On Wednesday, the Apache Software Foundation announced the release of Cassandra version 1.2, the high performance, highly scalable, Big Data distributed NoSQL database. Cassandra is capable of managing thousands of data requests per second and is used by organizations such as Adobe, Cisco, Constant Contact, Digg, Disney, eBay, Netflix, Rackspace and Twitter.
Key components of the latest release include the following:
•Virtual nodes and clustering across virtual nodes
•Node to node communication
•Version 3 of the Cassandra Query Language (CQL) to simplify the modeling of applications, enable more powerful mapping and facilitate superior database design
Jonathan Ellis, Vice President of Apache Cassandra, reflected on the significance of the Cassandra 1.2 release as follows:
We are pleased to announce Cassandra 1.2. By improving support for dense clusters —powering multiple terabytes per node— as well as simplifying application modeling, and improving data cell storage/design/representation, systems are able to effortlessly scale petabytes of data.
Here, Ellis notes that one of the key functionality upgrades specific to Cassandra consists of enhanced support for dense clusters featuring several terabytes per node. The conjunction of the platform’s improved support for dense clusters with its streamlined application modeling capability and superior design abilities allows for vastly improved scalability for petabytes of data.
Cassandra users expressed particular enthusiasm for the virtual node and atomic batch components of the new release. Software developer Kelly Sommers elaborated on the significance of Cassandra 1.2’s improved handling of virtual nodes as follows:
In Cassandra v1.2 the introduction of vnodes will simplify managing clusters while improving performance when adding and rebuilding nodes. v1.2 also includes many new features, performance improvements and further heap reduction to alleviate the burden on the JVM garbage collector.
Virtual nodes improves performance, notes Sommers. Meanwhile, reducing the burden on the JVM garbage collector similarly enables notable performance enhancements as detailed by a recent blog post by Twitter, which noted how JVM garbage collector optimization significantly reduced CPU time for Twitter.com, separate from any direct reference to Cassandra.

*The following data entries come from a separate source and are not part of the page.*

## src/revo_pkg.sv

```systemverilog
package revo_pkg;

	// ------------------------------
	// frame ring and word kinds
	// ------------------------------

	// four-cycle frame of the sampler, in ring order
	typedef enum logic [1:0] {
		PHASE_LATCH,
		PHASE_REDUCE,
		PHASE_ARM,
		PHASE_VETO
	} phase_t;

	// one entry of the trigger word FIFO
	typedef enum logic {
		WORD_NULL,
		WORD_TRG
	} word_kind_t;

	// ------------------------------
	// line format
	// ------------------------------

	// serial patterns, sent msb first
	localparam logic [7:0] WORD_NULL_PATTERN = 8'b11000000;
	localparam logic [7:0] WORD_TRG_PATTERN = 8'b00111111;

	// four 509 MHz samples per 127 MHz period
	localparam int SAMPLES_PER_CYCLE = 4;

	// serial bits sent per clock127 cycle
	localparam int BITS_PER_CYCLE = 2;

endpackage

```

## src/revo_stream_sampler.sv

```systemverilog
`timescale 1ns/1ps

module revo_stream_sampler import revo_pkg::*; #(
	parameter int TRGSTREAM_WIDTH = 16,
	parameter int TRG_MAX_DURATION = 8
) (
	input  logic clock127,
	input  logic reset,
	input  logic [SAMPLES_PER_CYCLE-1:0] revo_samples,
	output logic push,
	output word_kind_t push_kind,
	output logic trg_level
);

	localparam int UPPER_WIDTH = TRGSTREAM_WIDTH - TRG_MAX_DURATION;

	// sliding window, newest samples at the low end
	logic [TRGSTREAM_WIDTH-1:0] window;

	phase_t phase;
	phase_t next_phase;

	// split of the window latched at the start of a frame
	logic [UPPER_WIDTH-1:0] upper;
	logic [TRG_MAX_DURATION-1:0] lower;
	logic upper_any;
	logic lower_any;

	// decision being built for the current frame
	logic should_trg;

	// set once the first full frame has been evaluated
	logic primed;

	// ------------------------------
	// sample window
	// ------------------------------

	// revo_samples[3] is the oldest of the four, so it lands highest
	always_ff @(posedge clock127) begin
		if (reset) begin
			window <= '0;
		end else begin
			window <= {window[TRGSTREAM_WIDTH-SAMPLES_PER_CYCLE-1:0], revo_samples};
		end
	end

	// ------------------------------
	// frame ring
	// ------------------------------

	always_comb begin
		case (phase)
			PHASE_LATCH: next_phase = PHASE_REDUCE;
			PHASE_REDUCE: next_phase = PHASE_ARM;
			PHASE_ARM: next_phase = PHASE_VETO;
			default: next_phase = PHASE_LATCH;
		endcase
	end

	always_ff @(posedge clock127) begin
		if (reset) begin
			phase <= PHASE_LATCH;
			primed <= 1'b0;
		end else begin
			phase <= next_phase;
			if (phase == PHASE_VETO) begin
				primed <= 1'b1;
			end
		end
	end

	// ------------------------------
	// split and reduce
	// ------------------------------

	always_ff @(posedge clock127) begin
		if (phase == PHASE_LATCH) begin
			upper <= window[TRGSTREAM_WIDTH-1:TRG_MAX_DURATION];
			lower <= window[TRG_MAX_DURATION-1:0];
		end
		if (phase == PHASE_REDUCE) begin
			upper_any <= |upper;
			lower_any <= |lower;
		end
	end

	// ------------------------------
	// arm then veto
	// ------------------------------

	// pulse in the newest part arms, any activity in the older part vetoes
	always_ff @(posedge clock127) begin
		if (reset) begin
			should_trg <= 1'b0;
			trg_level <= 1'b0;
		end else begin
			case (phase)
				PHASE_LATCH: begin
					if (primed) begin
						trg_level <= should_trg;
					end
				end
				PHASE_REDUCE: begin
					should_trg <= 1'b0;
				end
				PHASE_ARM: begin
					if (lower_any) begin
						should_trg <= 1'b1;
					end
				end
				default: begin
					if (upper_any) begin
						should_trg <= 1'b0;
					end
				end
			endcase
		end
	end

	// the finished decision is handed over as the next frame opens
	assign push = primed && (phase == PHASE_LATCH);
	assign push_kind = should_trg ? WORD_TRG : WORD_NULL;

	// a push opens a frame and carries the arm then veto result of the last one
	push_matches_rule: assert property (
		@(posedge clock127) disable iff (reset)
		push |-> (phase == PHASE_LATCH)
			&& ((push_kind == WORD_TRG) == (lower_any && !upper_any))
	);

endmodule

```

## src/trigger_word_fifo.sv

```systemverilog
`timescale 1ns/1ps

module trigger_word_fifo import revo_pkg::*; #(
	parameter int FIFO_DEPTH = 4
) (
	input  logic clock127,
	input  logic reset,
	input  logic push,
	input  word_kind_t push_kind,
	input  logic pop,
	output logic empty,
	output word_kind_t head_kind,
	output logic overflow
);

	localparam int ADDR_WIDTH = (FIFO_DEPTH > 1) ? $clog2(FIFO_DEPTH) : 1;
	localparam logic [ADDR_WIDTH:0] FULL_COUNT = (ADDR_WIDTH+1)'(FIFO_DEPTH);

	word_kind_t storage [FIFO_DEPTH];

	logic [ADDR_WIDTH-1:0] write_ptr;
	logic [ADDR_WIDTH-1:0] read_ptr;
	logic [ADDR_WIDTH:0] count;

	logic full;
	logic take;
	logic accept;

	// ------------------------------
	// status and head
	// ------------------------------

	assign full = (count == FULL_COUNT);
	assign empty = (count == '0);

	// show-ahead, the head entry is on the output whenever not empty
	assign head_kind = storage[read_ptr];

	assign take = pop && !empty;

	// a full FIFO still takes a push when the head leaves in the same cycle
	assign accept = push && (!full || take);

	// ------------------------------
	// storage
	// ------------------------------

	always_ff @(posedge clock127) begin
		if (accept) begin
			storage[write_ptr] <= push_kind;
		end
	end

	// ------------------------------
	// pointers, count, overflow
	// ------------------------------

	// depth is a power of two so the pointers simply wrap
	always_ff @(posedge clock127) begin
		if (reset) begin
			write_ptr <= '0;
			read_ptr <= '0;
			count <= '0;
			overflow <= 1'b0;
		end else begin
			if (accept) begin
				write_ptr <= write_ptr + 1'b1;
			end
			if (take) begin
				read_ptr <= read_ptr + 1'b1;
			end
			case ({accept, take})
				2'b10: count <= count + 1'b1;
				2'b01: count <= count - 1'b1;
				default: count <= count;
			endcase
			// dropped push, held until reset
			if (push && !accept) begin
				overflow <= 1'b1;
			end
		end
	end

	// the serializer must only pop a word that is really there
	no_pop_when_empty: assert property (
		@(posedge clock127) disable iff (reset)
		pop |-> !empty
	);

endmodule

```

## src/word_serializer.sv

```systemverilog
`timescale 1ns/1ps

module word_serializer import revo_pkg::*; (
	input  logic clock127,
	input  logic reset,
	input  logic empty,
	input  word_kind_t head_kind,
	output logic pop,
	output logic [BITS_PER_CYCLE-1:0] serial_data,
	output logic serial_valid,
	output logic word_start,
	output logic trg_enable_n
);

	localparam int WORD_BITS = $bits(WORD_NULL_PATTERN);
	localparam int PAIRS_PER_WORD = WORD_BITS / BITS_PER_CYCLE;
	localparam int PAIR_WIDTH = $clog2(PAIRS_PER_WORD);
	localparam logic [PAIR_WIDTH-1:0] LAST_PAIR = PAIR_WIDTH'(PAIRS_PER_WORD - 1);

	logic busy;
	logic [PAIR_WIDTH-1:0] pair_count;
	logic last_pair;

	// word on the line and its kind
	logic [WORD_BITS-1:0] shift_reg;
	word_kind_t word_kind;
	logic [WORD_BITS-1:0] next_pattern;

	// ------------------------------
	// pop and pattern select
	// ------------------------------

	assign last_pair = busy && (pair_count == LAST_PAIR);

	// back to back words when the FIFO keeps up
	assign pop = !empty && (!busy || last_pair);

	assign next_pattern = (head_kind == WORD_TRG) ? WORD_TRG_PATTERN : WORD_NULL_PATTERN;

	// ------------------------------
	// pair counter
	// ------------------------------

	always_ff @(posedge clock127) begin
		if (reset) begin
			busy <= 1'b0;
			pair_count <= '0;
		end else if (pop) begin
			busy <= 1'b1;
			pair_count <= '0;
		end else if (last_pair) begin
			busy <= 1'b0;
		end else if (busy) begin
			pair_count <= pair_count + 1'b1;
		end
	end

	// ------------------------------
	// shift register
	// ------------------------------

	always_ff @(posedge clock127) begin
		if (pop) begin
			shift_reg <= next_pattern;
			word_kind <= head_kind;
		end else begin
			shift_reg <= shift_reg << BITS_PER_CYCLE;
		end
	end

	// msb pair first, line held low between words
	assign serial_data = busy ? shift_reg[WORD_BITS-1 -: BITS_PER_CYCLE] : '0;
	assign serial_valid = busy;
	assign word_start = busy && (pair_count == '0);

	// active-low strobe over all four cycles of a trigger word
	assign trg_enable_n = !(busy && (word_kind == WORD_TRG));

	// a word is never cut short by an early pop
	pop_at_word_boundary: assert property (
		@(posedge clock127) disable iff (reset)
		word_start |=> (serial_valid && !word_start) ##1 (serial_valid && !word_start)
			##1 (serial_valid && !word_start)
	);

endmodule

```

## src/revo_encoder_top.sv

```systemverilog
`timescale 1ns/1ps

module revo_encoder_top import revo_pkg::*; #(
	parameter int TRGSTREAM_WIDTH = 16,
	parameter int TRG_MAX_DURATION = 8,
	parameter int FIFO_DEPTH = 4
) (
	input  logic clock127,
	input  logic reset,
	input  logic [SAMPLES_PER_CYCLE-1:0] revo_samples,
	output logic [BITS_PER_CYCLE-1:0] serial_data,
	output logic serial_valid,
	output logic word_start,
	output logic trg_enable_n,
	output logic trg_level,
	output logic overflow
);

	// sampler to FIFO
	logic push;
	word_kind_t push_kind;

	// FIFO to serializer and back
	logic pop;
	logic empty;
	word_kind_t head_kind;

	// ------------------------------
	// producer, buffer, consumer
	// ------------------------------

	revo_stream_sampler #(
		.TRGSTREAM_WIDTH(TRGSTREAM_WIDTH),
		.TRG_MAX_DURATION(TRG_MAX_DURATION)
	) sampler (
		.clock127(clock127),
		.reset(reset),
		.revo_samples(revo_samples),
		.push(push),
		.push_kind(push_kind),
		.trg_level(trg_level)
	);

	trigger_word_fifo #(
		.FIFO_DEPTH(FIFO_DEPTH)
	) word_fifo (
		.clock127(clock127),
		.reset(reset),
		.push(push),
		.push_kind(push_kind),
		.pop(pop),
		.empty(empty),
		.head_kind(head_kind),
		.overflow(overflow)
	);

	word_serializer serializer (
		.clock127(clock127),
		.reset(reset),
		.empty(empty),
		.head_kind(head_kind),
		.pop(pop),
		.serial_data(serial_data),
		.serial_valid(serial_valid),
		.word_start(word_start),
		.trg_enable_n(trg_enable_n)
	);

endmodule

```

Improved performance, increased scalabilty and simplified application development represent the three recurring themes from user experiences of the Cassandra 1.2 release. In contrast to Hadoop, Cassandra is known for its ability to handle massive amounts of real-time operational data whereas Hadoop is famed for its ability to deal with batch-based volumes of data. The latest release means that Big Data just got even bigger by virtue of Cassandra 1.2’s performance enhancements and application modeling and database design simplifications.